At Whitehall Training we appreciate that you need to know your training reflects the most recent version of legislation possible. This is why we have a continuous programme of monitoring and updating to ensure that the course you access is as reliable and accurate as possible. Some changes reflect evolving regulation whereas others are prompted by client comments and suggestions.
In the fast-moving arena of clinical trials, you can appreciate we make a lot of changes – some relatively small and others, quite fundamental. Whatever the complexity of the update, you can be confident that the licence you hold will automatically give access to the most recent version.

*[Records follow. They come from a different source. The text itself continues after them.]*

--- src/rtl/jtag_bscan_tap.sv ---
// IEEE 1149.1 TAP controller with a 2*NUM_IO-cell boundary-scan register and pad/core muxing.
// Optional macro JTAG_USERCODE_EN: when defined, opcode 8 selects the 32-bit USERCODE register.
module jtag_bscan_tap #(
  parameter int unsigned IR_WIDTH       = 4,
  parameter int unsigned NUM_IO         = 4,
  parameter logic [31:0] IDCODE_VALUE   = 32'h1000_0001,
  parameter logic [31:0] USERCODE_VALUE = 32'h0000_0000
) (
  input  logic                TCK,
  input  logic                TRST,
  input  logic                TMS,
  input  logic                TDI,
  output logic                TDO,
  output logic                TDO_EN,
  input  logic [NUM_IO-1:0]   PIN_IN,
  input  logic [NUM_IO-1:0]   CORE_OUT,
  output logic [NUM_IO-1:0]   PAD_OUT,
  output logic                PAD_OE,
  output logic [NUM_IO-1:0]   CORE_IN,
  output logic [IR_WIDTH-1:0] IR_OUT,
  output logic                TLR
);

  localparam int unsigned BSR_LEN = 2 * NUM_IO;

  localparam logic [IR_WIDTH-1:0] OP_SAMPLE   = IR_WIDTH'(1);
  localparam logic [IR_WIDTH-1:0] OP_EXTEST   = IR_WIDTH'(2);
  localparam logic [IR_WIDTH-1:0] OP_INTEST   = IR_WIDTH'(3);
  localparam logic [IR_WIDTH-1:0] OP_CLAMP    = IR_WIDTH'(5);
  localparam logic [IR_WIDTH-1:0] OP_IDCODE   = IR_WIDTH'(7);
`ifdef JTAG_USERCODE_EN
  localparam logic [IR_WIDTH-1:0] OP_USERCODE = IR_WIDTH'(8);
`endif
  localparam logic [IR_WIDTH-1:0] OP_HIGHZ    = IR_WIDTH'(9);

  typedef enum logic [3:0] {
    S_TLR, S_RTI, S_SELDR, S_CAPDR, S_SHDR, S_EX1DR, S_PAUDR, S_EX2DR, S_UPDDR,
    S_SELIR, S_CAPIR, S_SHIR, S_EX1IR, S_PAUIR, S_EX2IR, S_UPDIR
  } state_e;

  typedef enum logic [1:0] {SEL_BYP, SEL_ID, SEL_UC, SEL_BSR} sel_e;

  state_e               state, state_nxt;
  sel_e                 sel;
  logic [IR_WIDTH-1:0]  ir_shift;
  logic                 byp;
  logic [31:0]          dr32;
  logic [31:0]          cap32;
  logic [BSR_LEN-1:0]   bsr_shift;
  logic [BSR_LEN-1:0]   bsr_upd;

  // TAP next-state on TMS
  always_comb begin
    state_nxt = state;
    case (state)
      S_TLR:   state_nxt = TMS ? S_TLR   : S_RTI;
      S_RTI:   state_nxt = TMS ? S_SELDR : S_RTI;
      S_SELDR: state_nxt = TMS ? S_SELIR : S_CAPDR;
      S_CAPDR: state_nxt = TMS ? S_EX1DR : S_SHDR;
      S_SHDR:  state_nxt = TMS ? S_EX1DR : S_SHDR;
      S_EX1DR: state_nxt = TMS ? S_UPDDR : S_PAUDR;
      S_PAUDR: state_nxt = TMS ? S_EX2DR : S_PAUDR;
      S_EX2DR: state_nxt = TMS ? S_UPDDR : S_SHDR;
      S_UPDDR: state_nxt = TMS ? S_SELDR : S_RTI;
      S_SELIR: state_nxt = TMS ? S_TLR   : S_CAPIR;
      S_CAPIR: state_nxt = TMS ? S_EX1IR : S_SHIR;
      S_SHIR:  state_nxt = TMS ? S_EX1IR : S_SHIR;
      S_EX1IR: state_nxt = TMS ? S_UPDIR : S_PAUIR;
      S_PAUIR: state_nxt = TMS ? S_EX2IR : S_PAUIR;
      S_EX2IR: state_nxt = TMS ? S_UPDIR : S_SHIR;
      S_UPDIR: state_nxt = TMS ? S_SELDR : S_RTI;
      default: state_nxt = S_TLR;
    endcase
  end

  // Data-register selection from the active instruction; unknown codes fall back to bypass
  always_comb begin
    sel = SEL_BYP;
    case (IR_OUT)
      OP_SAMPLE, OP_EXTEST, OP_INTEST: sel = SEL_BSR;
      OP_IDCODE:                       sel = SEL_ID;
`ifdef JTAG_USERCODE_EN
      OP_USERCODE:                     sel = SEL_UC;
`endif
      default:                         sel = SEL_BYP;
    endcase
  end

  // IDCODE and USERCODE share one 32-bit shift stage
  assign cap32 = (sel == SEL_UC) ? USERCODE_VALUE : IDCODE_VALUE;

  always_ff @(posedge TCK or negedge TRST) begin
    if (!TRST) begin
      state     <= S_TLR;
      ir_shift  <= '0;
      IR_OUT    <= OP_IDCODE;
      byp       <= 1'b0;
      dr32      <= '0;
      bsr_shift <= '0;
      bsr_upd   <= '0;
    end else begin
      state <= state_nxt;
      case (state)
        S_CAPIR: ir_shift <= IR_WIDTH'(1);
        S_SHIR:  ir_shift <= {TDI, ir_shift[IR_WIDTH-1:1]};
        S_CAPDR: begin
          case (sel)
            SEL_BSR: bsr_shift <= {CORE_OUT, PIN_IN};
            SEL_BYP: byp       <= 1'b0;
            default: dr32      <= cap32;
          endcase
        end
        S_SHDR: begin
          case (sel)
            SEL_BSR: bsr_shift <= {TDI, bsr_shift[BSR_LEN-1:1]};
            SEL_BYP: byp       <= TDI;
            default: dr32      <= {TDI, dr32[31:1]};
          endcase
        end
        S_UPDDR: if (sel == SEL_BSR) bsr_upd <= bsr_shift;
        default: ;
      endcase
      // Entering TLR restores IDCODE on the same edge; update stages are kept
      if (state_nxt == S_TLR) IR_OUT <= OP_IDCODE;
      else if (state == S_UPDIR) IR_OUT <= ir_shift;
    end
  end

  // Serial output driven from register LSBs only
  always_comb begin
    TDO    = 1'b0;
    TDO_EN = 1'b0;
    if (state == S_SHIR) begin
      TDO    = ir_shift[0];
      TDO_EN = 1'b1;
    end else if (state == S_SHDR) begin
      TDO_EN = 1'b1;
      case (sel)
        SEL_BSR: TDO = bsr_shift[0];
        SEL_BYP: TDO = byp;
        default: TDO = dr32[0];
      endcase
    end
  end

  assign TLR     = (state == S_TLR);
  assign PAD_OUT = ((IR_OUT == OP_EXTEST) || (IR_OUT == OP_CLAMP)) ? bsr_upd[BSR_LEN-1:NUM_IO] : CORE_OUT;
  assign CORE_IN = (IR_OUT == OP_INTEST) ? bsr_upd[NUM_IO-1:0] : PIN_IN;
  assign PAD_OE  = (IR_OUT != OP_HIGHZ);

endmodule

--- config.mk ---
export PLATFORM = sky130hd
export DESIGN_NAME = jtag_bscan_tap
export DESIGN_NICKNAME = d
export VERILOG_FILES = /design/src/rtl/jtag_bscan_tap.sv
export SDC_FILE = /design/constraint.sdc
export NUM_CORES = 1
export LEC_CHECK = 0
export ABC_AREA = 1
export CAP_MARGIN = 20
export CORE_AREA = 2 2 89 65
export CTS_CLUSTER_SIZE = 12
export DETAILED_ROUTE_END_ITERATION = 6
export DIE_AREA = 0 0 91 67
export DONT_BUFFER_PORTS = 1
export GPL_TIMING_DRIVEN = 0
export PLACE_DENSITY = 0.7
export SLEW_MARGIN = 15
export SYNTH_ARGS = -nofsm -noshare
export SYNTH_HDL_FRONTEND = slang
export SYNTH_SLANG_ARGS = --single-unit
--- constraint.sdc ---
create_clock -name TCK -period 1.9 [get_ports TCK]
set_clock_uncertainty 0.1 [all_clocks]
set_input_delay 0.285 -clock TCK [delete_from_list [all_inputs] [get_ports TCK]]
set_output_delay 0.285 -clock TCK [all_outputs]
set_load 0.02 [all_outputs]
==> results of run 1 <==
-- cell families (layout without fill, tap and decap cells) --
family,count (synthesis),in the layout,synth area share (%)
and+or+nand+nor,100,100,15.43
buffers and inverters,80,103,12.47
AOI/OAI and AO/OA,71,71,15.03
DFF,61,61,53.90
muxes,8,8,3.173
-- repair_timing --
action,4_1_cts,5_1_grt
hold endpoints to repair,61,0
setup endpoints to repair,10,49
gates resized for setup,17,20
buffers inserted,2,3
gates cloned,0,1
hold buffers,2,0
pin swaps,5,6
-- registers in the layout (all words and copies together) (netlist names) --
register and cells:
byp 1, bsr_upd 8, bsr_shift 8, dr32 32
IR_OUT 4, state 4, ir_shift 4
-- through the flow --
step                setup slack (ns)  instances  hold slack (ns)
finish                       -0.3250        415          0.02285
global route                 -0.3996        415          0.03008
CTS                          -0.3622        412         0.008151
detailed placement           -0.1228        392          -0.1091
global placement             -0.1092        392          -0.1088
floorplan                     0.1316        320          -0.1106
-- synth_stat cells, drive strengths merged --
| cell | number | area, sq um |
|---|---|---|
| o22ai | 34 | 212.7 |
| dfrtp | 58 | 1451 |
| a21oi | 2 | 10.01 |
| inv | 70 | 262.8 |
| o21ai | 25 | 128.9 |
| nor3 | 2 | 15.01 |
| o21bai | 1 | 7.510 |
| nand3b | 1 | 7.510 |
| buf | 10 | 91.33 |
| dfstp | 3 | 78.83 |
| nor2 | 26 | 121.4 |
| mux2 | 8 | 90.09 |
| nand2 | 61 | 244.0 |
| o211ai | 8 | 60.06 |
| a22oi | 1 | 7.510 |
| nand3 | 10 | 50.05 |
-- worst paths after layout --
kind                        startpoint      endpoint  slack (ns)  cells after the start
max                          IR_OUT[0]    PAD_OUT[0]       -0.32                      5
min                        CORE_OUT[1]  bsr_shift[5]        0.02                      2
max reg2reg                  IR_OUT[2]      dr32[20]        0.10                      8
min reg2reg                 bsr_upd[2]    bsr_upd[2]        0.38                      2
max in group asynchronous         TRST     IR_OUT[1]        1.03                      2
min in group asynchronous         TRST  bsr_shift[3]        0.37                      2
-- power by group --
group	internal, mW	total (mW)	switching, mW
registers	1.63	1.87	0.238
clock network	0.638	1.13	0.491
logic	0.677	1.85	1.18
total	2.95	4.85	1.90
-- area by class of cell --
type | count | area [sq um] | share of cell area (%)
sequential | 61 | 1533 | 46.07
multi-input combinational | 179 | 1076 | 32.34
inverter | 70 | 265.3 | 7.973
clock buffer | 12 | 145.1 | 4.363
buffer | 10 | 91.34 | 2.745
tap | 72 | 90.09 | 2.708
timing repair buffer | 7 | 78.83 | 2.369
clock inverter | 4 | 47.55 | 1.429
-- routing by layer --
layer	track usage (%)	up-vias	wire length, um
li1	-	1067	-
met1	30.38	1014	2877
met2	30.28	51	2402
met3	7.579	10	384
met4	7.386	0	88
met5	0	-	0
-- worst reg2reg max path, delay by kind of cell, from the launching register on --
kind,cells,cell delay (ns)
AND/OR/NAND/NOR,2,0.36
flip-flops,1,0.65
AO/OA/AOI/OAI,1,0.12
buffers and inverters,5,0.50
==> key figures, run 1 <==
STA
  – Actual slew at the worst max-slew pin: about 0.42 ns
  – RSZ-0062 raised after global routing: true
  – Tmin final: 2.225 ns
  – Fmax: 449.4 MHz
  – Slew HR: between 70% and 80%
  – Fin Setup TNS: -2.623 ns
  – Period utilization: 117.1%
  – Setup violations, final: 9
  – Max Slew Vio Count: 0
  – Final Hold Fails: 0
  – Final setup margin: -0.3250 ns

Final layout
  – Filler cells: 449
  – Layout cells sized above 1: a little over a fifth
  – Post-route cell area: roughly 3300 sq um
  – Most frequent cells in the layout: 65 x inv_1, 56 x dfrtp_1, 54 x nand2_1
  – Util after Layout: 64.29%
  – # diodes: 0
  – Layout Nets: 350
  – Most common cell after layout, fill and taps aside: inv_1
  – Area Growth Syn to Fin: 17.19%

Min path
  – Worst hold path type: in -> reg

Synthesis
  – Syn Nets: about 330
  – Post-Syn Area: about 2800 sq um
  – Count of different cell masters after synthesis: 24
  – Synth Warn #: 0
  – Post-Syn Area per Cell: 8.872 sq um
  – Post-synthesis cell count: 320
  – Yosys reg bits: ~60
  – Sequential area share after synthesis: 53.90%

Placement
  – Port bufs: 0
  – HPWL after detailed placement: approximately 3.7 mm
  – GP Congestion: 0.8981
  – Placed Instance Area: between 2000 and 3000 sq um

Setup path
  – Critical Path Fanout Max: 5
  – WS Path Type: reg -> out
  – Worst Path Arrival: ~1.8 ns
  – Slowest-stage cell, CP: dfstp_2
  – Worst stage delay on the critical path: roughly 0.67 ns
  – Worst Path Required: 1.51 ns
  – CP bufs+invs: 1
  – Setup crit start kind: flop
  – Critical Path End Type: primary output
  – CP delay by family, top: flip-flops
  – Worst path cell trace: inv_1, nor2_1, nand3_1, nand2_4, mux2_4

Routing
  – Via count: 2142
  – Routed WL: between 5 and 6 mm
  – Wire length per cell: 13.86 um
  – Residual DRC: 0
  – DR iter-0 viols: 198
  – ANT nets after route: 0
  – Via density per instance: a little over 5
  – 1st-pass router iterations: 4

Clock network
  – CTS max path bufs: 2
  – Clk root buf: clkbuf_8
  – Clock slew at reported path FFs: around 0.070 ns
  – Num CTS Buffers: 9
  – CTS tree: done
  – CTS sink cnt: slightly above 60
  – Clk_lat worst skew: roughly 0.34 ns
  – # H-tree levels: 3

Die
  – Die Area: approximately 6100 sq um
  – Initial core utilization: between 50 and 60%
  – Core box area: between 5000 and 6000 sq um
  – Die height: approximately 67 um
  – I/O pins: 28
  – Die W: between 90 and 100 um
  – Site Rows: 22

Power
  – P_leak: 1.654 nW
  – Peak supply drop: 0.8065 mV
  – Power density cells: around 1500 nW/um^2
  – Total power: about 4.9 mW

Run status
  – Status: finished with violations
  – Failing checks: negative setup slack

Global routing
  – Largest net degree at the start of global routing: just over 60
  – GRT Overall Usage: 21.38%
  – Initial antenna violation count: 0
  – Gr ovfl total: 0
  – First-pass GRT wire length: a little over 10 mm
  – Vias in the first global route: slightly above 2000

Job
  – Max_cap viols: 0
(Power assumes the default switching activity.)
==> run 2: changes to the inputs <==
- SKIP_CTS_REPAIR_TIMING: unset -> 1
==> run 2 against run 1 <==
Against the previous run: the flow still finishes with violations (negative setup slack); global-route usage shrank 0.36 points; via count shrank 1.4%; register-to-register slack is essentially flat; worst setup slack lost 0.030 ns.
==> key figures, run 2 (synthesis gave the netlist of run 1 again) <==
Run status
  – Status: finished with violations
  – Failing checks: negative setup slack

STA
  – Fmax: 443.5 MHz (-1.3%)
  – Actual slew at the worst max-slew pin: 0.4277 ns (+0.01032 ns)
  – Period utilization: 118.7% (+1.6 points)
  – Slew HR: 71.38% (-0.69 points)
  – RSZ-0062 raised after global routing: true
  – Setup violations, final: 9 (unchanged)
  – Final setup margin: -0.3549 ns (-0.02989 ns)
  – Final Hold Fails: 0 (unchanged)
  – Max Slew Vio Count: 0 (unchanged)
  – Tmin final: 2.255 ns (+0.02989 ns)

Final layout
  – Post-route cell area: 3251 sq um (-2.3%)
  – Most common cell after layout, fill and taps aside: inv_1
  – Max FFs per register: 32 (unchanged)
  – Layout Nets: 347 (-0.86%)
  – Layout cells sized above 1: 18.24% (-3.0 points)
  – # diodes: 0 (unchanged)
  – Most frequent cells in the layout: 65 x inv_1, 57 x dfrtp_1, 54 x nand2_1
  – Area Growth Syn to Fin: 14.50%
  – Largest regs: dr32: 32 flops, bsr_shift: 8 flops, bsr_upd: 8 flops
  – Largest Register: dr32

Min path
  – Worst hold path type: in -> reg

Global routing
  – Met3 Usage GRT: 7.805% (+0.23 points)
  – GR Util met1: 30.14% (-0.24 points)
  – Top Usage Layer GRT: met1
  – Gr ovfl total: 0 (unchanged)
  – Vias in the first global route: 2018 (-0.98%)
  – Largest net degree at the start of global routing: 62 (unchanged)
  – First-pass GRT wire length: 9.894 mm (-1.6%)
  – Global Route met2 Usage: 29.07% (-1.2 points)
  – Initial antenna violation count: 0 (unchanged)
  – GRT Overall Usage: 21.02% (-0.36 points)

Setup path
  – CP Launch Point: IR_OUT[1]
  – Critical Path Fanout Max: 6 (+1)
  – Reg2reg setup slack: 0.09 ns (about the same)
  – Slowest-stage cell, CP: dfstp_2
  – Critical R2R Capture: byp
  – Setup crit start kind: flop
  – Worst stage delay on the critical path: 0.68 ns (about the same)
  – FF-to-FF path depth: 6 (-2)
  – Critical Path End Type: primary output
  – CP endpoint: TDO
  – Worst path cell trace: nand2_4, nor3_4, inv_2, o211ai_1, o21ai_2
  – Worst Path Required: 1.51 ns (about the same)
  – Worst Path Arrival: 1.87 ns (+0.03 ns)
  – FF-to-FF Start: IR_OUT[1]
  – WS Path Type: reg -> out

Die
  – Die Area: 6097 sq um (unchanged)
  – I/O pins: 28 (unchanged)
  – Core box area: 5175 sq um (unchanged)
  – Die height: 67 um (unchanged)
  – Site Rows: 22 (unchanged)
  – Initial core utilization: 54.86% (unchanged)
  – Die W: 91 um (unchanged)

Power
  – Int Power: 2.900 mW (-1.6%)
  – Power density cells: 1462 nW/um^2 (+0.25%)
  – P_leak: 1.639 nW (-0.94%)
  – Comb pwr share: 37.0% (-1.2 points)
  – NetSw: 1.852 mW (-2.8%)
  – Switching share of power: 38.97% (-0.29 points)
  – Flop pwr share: 39.3% (+0.7 points)
  – Peak supply drop: 0.7775 mV (-3.6%)
  – Clock power share: 23.7% (+0.4 points)
  – Total power: 4.753 mW (-2.0%)

Clock network
  – # H-tree levels: 3 (unchanged)
  – Clk root buf: clkbuf_8
  – Num CTS Buffers: 9 (unchanged)
  – CTS sink cnt: 61 (unchanged)
  – Clk_lat worst skew: 0.34 ns (about the same)
  – Clock slew at reported path FFs: 0.07 ns (about the same)
  – CTS max path bufs: 2 (unchanged)
  – CTS tree: done

Placement
  – Port bufs: 0 (unchanged)
  – HPWL after detailed placement: 3.708 mm (unchanged)
  – GP Congestion: 0.8981 (unchanged)
  – Placed Instance Area: 2929 sq um (unchanged)

Routing
  – Via count: 2112 (-1.4%)
  – Routed WL: 5.631 mm (-2.1%)
  – Residual DRC: 0 (unchanged)
  – 1st-pass router iterations: 4 (unchanged)
  – Wire length per cell: 13.67 um (-1.4%)
  – Via density per instance: 5.126 (-0.68%)
  – ANT nets after route: 0 (unchanged)
  – DR iter-0 viols: 191 (-3.5%)

Job
  – Max_cap viols: 0 (unchanged)
-- run 2: power groups by stage --
stage,Sequential [mW],Combinational [mW],Clock (mW)
floorplan,1.81,1.30,0
global placement,1.85,1.54,0
detailed placement,1.86,1.57,0
CTS,1.84,1.57,1.16
global route,1.91,1.98,1.22
finish,1.87,1.76,1.13
-- run 2: critical path, delay by kind of cell (launching register included) --
family | cells | cell delay [ns]
AO/OA/AOI/OAI | 2 | 0.46
AND/OR/NAND/NOR | 2 | 0.31
flip-flops | 1 | 0.68
buffers and inverters | 1 | 0.07
-- run 2: layout make-up --
class / count / area [sq um]
clock buffer: 12 / 145.1
timing repair buffer: 4 / 52.55
clock inverter: 4 / 47.55
tap: 72 / 90.09
inverter: 70 / 262.8
buffer: 10 / 91.34
sequential: 61 / 1531
fill: 454 / 1924
multi-input combinational: 179 / 1030
-- run 2: how the worst min path moves through the flow --
| stage | start | end | depth (start not counted) |
|---|---|---|---|
| after CTS | TRST | bsr_shift[3] | 0 |
| final | CORE_OUT[1] | bsr_shift[5] | 2 |
| after global placement | TRST | dr32[21] | 0 |
| after global routing | PIN_IN[1] | bsr_shift[1] | 2 |
| after floorplan | TRST | IR_OUT[3] | 0 |
| after detailed placement | TRST | dr32[23] | 0 |
-- run 2: routing by layer --
| metal | vias to the layer above | wire, um | share of wire, % |
|---|---|---|---|
| met2 | 49 | 2349 | 42 |
| met3 | 11 | 362 | 6.4 |
| met5 | - | 0 | 0 |
| li1 | 1062 | - | - |
| met4 | 0 | 69 | 1.2 |
| met1 | 990 | 2850 | 51 |
-- run 2: through the flow --
stage	cells	utilization (%)	TNS (ns)	hold slack, ns	worst slack (ns)
floorplan	320	-	0	-0.1106	0.1316
global placement	392	56.60	-0.1658	-0.1088	-0.1092
detailed placement	392	56.60	-0.2796	-0.1091	-0.1228
CTS	408	60.32	-3.248	-0.4807	-0.5157
global route	412	62.81	-3.088	0.03008	-0.4740
finish	412	62.81	-2.432	0.02495	-0.3549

We are currently amending our US GCP course to reflect the latest regulatory changes – we expect to have a new version ready in less than two weeks. We are also making some fundamental changes to the exam of the GCP adapted for Germany to make the structure and phraseology a little more German.
The following are some of the updates we have brought out over the last few months…
GMP (annex 13) – In February, we expanded coverage on several areas including quality control, labelling, and the product specification file, prompted by the publication of the MHRA’s Orange Book.
GCP Adapted for France – In January, we created a new GCP course tailored to the specific interpretation of ICH and EU GCP rules in France.
Good Distribution Practice – In December, we updated the GDP course to include a newly passed piece of US legislation governing the use of anti-counterfeit measures.
Good Clinical Laboratory Practice – In December, we launched a new course intended for laboratories involved in the clinical trials process. According to the author, Louise Handy, “possibly 80% of the data from clinical trials originates in the laboratory, but the main guidance on clinical trials (ICH-GCP) contains no information on how to conduct the laboratory activities generating that data. GCLP and the recent EMA reflection paper fill that gap and provide clear guidance for those managing and working in laboratories that handle and analyse clinical trial samples.”
All GCP courses – In November, we revised all GCP exams to make the question choice less confusing without affecting the difficulty level.
US GCP course – In September, we updated the US GCP course to reflect new FDA guidance published the previous month.
Pharmacovigilance – In August we made several changes to three of the four pharmacovigilance modules, partly to reflect revised European legislation that was finalised in July.